• **EXERCISE OBJECTIVE**: Once a line is found to contain "outcome", copy it out of the listing.

• **RECORDED INFORMATION**:
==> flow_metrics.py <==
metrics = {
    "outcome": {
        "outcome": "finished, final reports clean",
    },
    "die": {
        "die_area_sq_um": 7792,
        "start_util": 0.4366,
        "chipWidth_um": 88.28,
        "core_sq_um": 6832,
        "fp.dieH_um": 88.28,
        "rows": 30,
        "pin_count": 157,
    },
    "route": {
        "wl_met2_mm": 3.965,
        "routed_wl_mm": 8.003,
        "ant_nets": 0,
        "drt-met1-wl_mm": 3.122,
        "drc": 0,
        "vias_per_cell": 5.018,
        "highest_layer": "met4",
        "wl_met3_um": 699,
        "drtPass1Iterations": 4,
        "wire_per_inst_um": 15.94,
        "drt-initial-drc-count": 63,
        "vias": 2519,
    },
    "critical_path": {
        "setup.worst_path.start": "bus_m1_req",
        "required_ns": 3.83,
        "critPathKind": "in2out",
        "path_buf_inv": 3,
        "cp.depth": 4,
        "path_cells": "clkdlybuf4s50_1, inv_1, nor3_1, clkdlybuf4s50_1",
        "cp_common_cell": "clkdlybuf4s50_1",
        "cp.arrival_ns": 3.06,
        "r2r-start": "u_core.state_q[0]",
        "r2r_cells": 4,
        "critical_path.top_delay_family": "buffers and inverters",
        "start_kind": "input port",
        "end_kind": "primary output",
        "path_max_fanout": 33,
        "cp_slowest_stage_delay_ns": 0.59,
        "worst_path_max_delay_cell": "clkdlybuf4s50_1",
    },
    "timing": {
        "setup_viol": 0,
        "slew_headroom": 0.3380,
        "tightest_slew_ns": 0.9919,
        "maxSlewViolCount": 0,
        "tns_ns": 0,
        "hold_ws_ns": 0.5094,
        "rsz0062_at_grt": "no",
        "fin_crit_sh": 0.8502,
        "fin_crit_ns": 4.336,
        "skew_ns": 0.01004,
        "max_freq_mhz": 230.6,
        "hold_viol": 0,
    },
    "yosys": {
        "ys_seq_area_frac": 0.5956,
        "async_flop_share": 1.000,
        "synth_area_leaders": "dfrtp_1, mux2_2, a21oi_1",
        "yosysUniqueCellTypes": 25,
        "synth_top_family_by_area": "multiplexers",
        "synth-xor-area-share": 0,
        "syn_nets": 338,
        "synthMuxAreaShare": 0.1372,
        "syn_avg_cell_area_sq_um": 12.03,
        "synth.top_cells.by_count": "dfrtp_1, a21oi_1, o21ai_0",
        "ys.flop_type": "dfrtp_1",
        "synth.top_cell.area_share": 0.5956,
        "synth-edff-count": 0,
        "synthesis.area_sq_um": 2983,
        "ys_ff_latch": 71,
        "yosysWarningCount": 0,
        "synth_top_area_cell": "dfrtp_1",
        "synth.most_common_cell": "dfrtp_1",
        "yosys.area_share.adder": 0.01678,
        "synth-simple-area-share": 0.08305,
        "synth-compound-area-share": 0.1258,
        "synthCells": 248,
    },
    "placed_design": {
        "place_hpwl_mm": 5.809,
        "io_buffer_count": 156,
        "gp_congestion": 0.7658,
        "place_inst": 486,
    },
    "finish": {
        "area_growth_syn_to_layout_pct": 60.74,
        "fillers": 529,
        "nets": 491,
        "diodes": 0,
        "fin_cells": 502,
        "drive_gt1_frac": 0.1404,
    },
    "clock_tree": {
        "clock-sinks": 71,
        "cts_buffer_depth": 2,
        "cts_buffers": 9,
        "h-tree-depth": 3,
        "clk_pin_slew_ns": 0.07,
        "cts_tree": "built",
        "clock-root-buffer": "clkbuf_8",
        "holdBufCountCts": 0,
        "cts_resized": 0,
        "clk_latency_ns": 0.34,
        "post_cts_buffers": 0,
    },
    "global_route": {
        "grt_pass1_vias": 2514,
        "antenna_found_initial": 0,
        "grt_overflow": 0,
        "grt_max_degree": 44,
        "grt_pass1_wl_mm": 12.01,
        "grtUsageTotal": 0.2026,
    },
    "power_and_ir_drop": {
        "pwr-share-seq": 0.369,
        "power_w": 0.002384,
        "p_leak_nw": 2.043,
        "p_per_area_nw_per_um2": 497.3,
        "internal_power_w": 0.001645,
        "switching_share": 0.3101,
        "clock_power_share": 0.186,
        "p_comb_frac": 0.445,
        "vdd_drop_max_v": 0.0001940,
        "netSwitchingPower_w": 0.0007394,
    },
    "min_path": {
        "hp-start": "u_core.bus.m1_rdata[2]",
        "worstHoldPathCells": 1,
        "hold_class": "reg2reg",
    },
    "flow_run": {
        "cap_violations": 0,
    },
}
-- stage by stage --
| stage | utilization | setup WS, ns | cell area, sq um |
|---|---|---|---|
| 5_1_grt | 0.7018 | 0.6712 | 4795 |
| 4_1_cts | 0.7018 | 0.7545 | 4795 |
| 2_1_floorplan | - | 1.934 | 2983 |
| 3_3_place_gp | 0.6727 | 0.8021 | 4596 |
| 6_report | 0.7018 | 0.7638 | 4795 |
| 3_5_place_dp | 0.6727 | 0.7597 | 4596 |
--- src/rtl/imem_uart_loader.sv ---
// Boot loader: receives an 8N1 UART program image (16-bit big-endian word count, then
// big-endian 32-bit words) and writes it into imem from address 0 while holding the CPU.
module imem_uart_loader #(
   parameter int unsigned CLKS_PER_BIT = 868,
   parameter int unsigned ADDR_W       = 11,
   parameter int unsigned MAX_WORDS    = 2048
) (
   input  logic              clk_in,
   input  logic              reset,
   input  logic              uart_rx,
   output logic              im_w,
   output logic [ADDR_W-1:0] im_addr,
   output logic [31:0]       im_wdata,
   output logic              cpu_hold,
   output logic              busy,
   output logic              done,
   output logic              err
);

   localparam int unsigned     CNT_W = $clog2(CLKS_PER_BIT + 1);
   localparam logic [CNT_W-1:0] HALF = CNT_W'(CLKS_PER_BIT / 2);
   localparam logic [CNT_W-1:0] LAST = CNT_W'(CLKS_PER_BIT - 1);
   localparam logic [15:0]      MAX_N = 16'(MAX_WORDS);

   typedef enum logic [1:0] {RxIdle, RxStart, RxData, RxStop} rx_state_e;
   typedef enum logic [2:0] {LdLenHi, LdLenLo, LdWord, LdWrite, LdDone, LdError} ld_state_e;

   logic [1:0] sync_q;
   logic       rx;

   always_ff @(posedge clk_in or posedge reset) begin
      if (reset) sync_q <= 2'b11;
      else       sync_q <= {sync_q[0], uart_rx};
   end
   assign rx = sync_q[1];

   rx_state_e        rx_state_q, rx_state_d;
   logic [CNT_W-1:0] cnt_q, cnt_d;
   logic [2:0]       bit_q, bit_d;
   logic [7:0]       shreg_q, shreg_d;
   logic             rx_valid, frame_err;

   always_ff @(posedge clk_in or posedge reset) begin
      if (reset) begin
         rx_state_q <= RxIdle;
         cnt_q      <= '0;
         bit_q      <= '0;
         shreg_q    <= '0;
      end else begin
         rx_state_q <= rx_state_d;
         cnt_q      <= cnt_d;
         bit_q      <= bit_d;
         shreg_q    <= shreg_d;
      end
   end

   // The detection cycle in RxIdle counts as tick 0 of the start bit.
   always_comb begin
      rx_state_d = rx_state_q;
      cnt_d      = cnt_q + CNT_W'(1);
      bit_d      = bit_q;
      shreg_d    = shreg_q;
      unique case (rx_state_q)
         RxIdle: begin
            cnt_d = CNT_W'(1);
            bit_d = '0;
            if (!rx) rx_state_d = RxStart;
         end
         RxStart: begin
            if (cnt_q == HALF) begin
               cnt_d      = '0;
               rx_state_d = rx ? RxIdle : RxData;
            end
         end
         RxData: begin
            if (cnt_q == LAST) begin
               cnt_d   = '0;
               shreg_d = {rx, shreg_q[7:1]};
               bit_d   = bit_q + 3'd1;
               if (bit_q == 3'd7) rx_state_d = RxStop;
            end
         end
         RxStop: begin
            if (cnt_q == LAST) rx_state_d = RxIdle;
         end
         default: rx_state_d = RxIdle;
      endcase
   end

   always_comb begin
      rx_valid  = (rx_state_q == RxStop) && (cnt_q == LAST) && rx;
      frame_err = (rx_state_q == RxStop) && (cnt_q == LAST) && !rx;
   end

   ld_state_e     ld_q, ld_d;
   logic [15:0]   len_q;
   logic [1:0]    idx_q;
   logic [23:0]   shift_q;
   logic [31:0]   wdata_q;
   logic [ADDR_W:0] addr_q;
   logic [15:0]   len_now;
   logic [15:0]   written;

   assign len_now = {len_q[15:8], shreg_q};
   assign written = 16'(addr_q) + 16'd1;

   always_ff @(posedge clk_in or posedge reset) begin
      if (reset) ld_q <= LdLenHi;
      else       ld_q <= ld_d;
   end

   always_comb begin
      ld_d = ld_q;
      if (frame_err && (ld_q != LdDone)) begin
         ld_d = LdError;
      end else begin
         unique case (ld_q)
            LdLenHi: if (rx_valid) ld_d = LdLenLo;
            LdLenLo: begin
               if (rx_valid) begin
                  if (len_now == 16'd0)   ld_d = LdDone;
                  else if (len_now > MAX_N) ld_d = LdError;
                  else                    ld_d = LdWord;
               end
            end
            LdWord:  if (rx_valid && (idx_q == 2'd3)) ld_d = LdWrite;
            LdWrite: ld_d = (written == len_q) ? LdDone : LdWord;
            LdDone:  ld_d = LdDone;
            LdError: ld_d = LdError;
            default: ld_d = LdError;
         endcase
      end
   end

   always_comb begin
      im_w     = (ld_q == LdWrite);
      busy     = (ld_q == LdLenLo) || (ld_q == LdWord) || (ld_q == LdWrite);
      done     = (ld_q == LdDone);
      err      = (ld_q == LdError);
      cpu_hold = (ld_q != LdDone);
      im_addr  = addr_q[ADDR_W-1:0];
      im_wdata = wdata_q;
   end

   // im_wdata only changes when a full word is assembled, so it is stable outside WRITE.
   always_ff @(posedge clk_in or posedge reset) begin
      if (reset) begin
         len_q   <= '0;
         idx_q   <= '0;
         shift_q <= '0;
         wdata_q <= '0;
         addr_q  <= '0;
      end else begin
         if (ld_q == LdLenHi && rx_valid) len_q[15:8] <= shreg_q;
         if (ld_q == LdLenLo && rx_valid) begin
            len_q[7:0] <= shreg_q;
            idx_q      <= '0;
         end
         if (ld_q == LdWord && rx_valid) begin
            idx_q   <= idx_q + 2'd1;
            shift_q <= {shift_q[15:0], shreg_q};
            if (idx_q == 2'd3) wdata_q <= {shift_q, shreg_q};
         end
         if (ld_q == LdWrite) addr_q <= addr_q + 1'b1;
      end
   end

endmodule

--- config.mk ---
export PLATFORM = sky130hd
export DESIGN_NAME = imem_uart_loader
export DESIGN_NICKNAME = d
export VERILOG_FILES = /design/src/rtl/imem_uart_loader.sv
export SDC_FILE = /design/constraint.sdc
export NUM_CORES = 1
export LEC_CHECK = 0
export BUFFER_PORTS_ARGS = -buffer_cell sky130_fd_sc_hd__buf_2
export CORE_MARGIN = 8
export CORE_UTILIZATION = 59
export DETAILED_ROUTE_END_ITERATION = 8
export PLACE_DENSITY = 0.83
export SLEW_MARGIN = 20
export SYNTH_ARGS = -nofsm -noshare
export SYNTH_HDL_FRONTEND = slang
export SYNTH_SLANG_ARGS = --single-unit
export TNS_END_PERCENT = 1
--- constraint.sdc ---
create_clock -name clk_in -period 4.48 [get_ports clk_in]
set_input_delay 0.896 -clock clk_in [delete_from_list [all_inputs] [get_ports clk_in]]
set_output_delay 0.896 -clock clk_in [all_outputs]
set_load 0.03 [all_outputs]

• **SOLUTION BELOW**:
    "outcome": {
        "outcome": "finished, final reports clean",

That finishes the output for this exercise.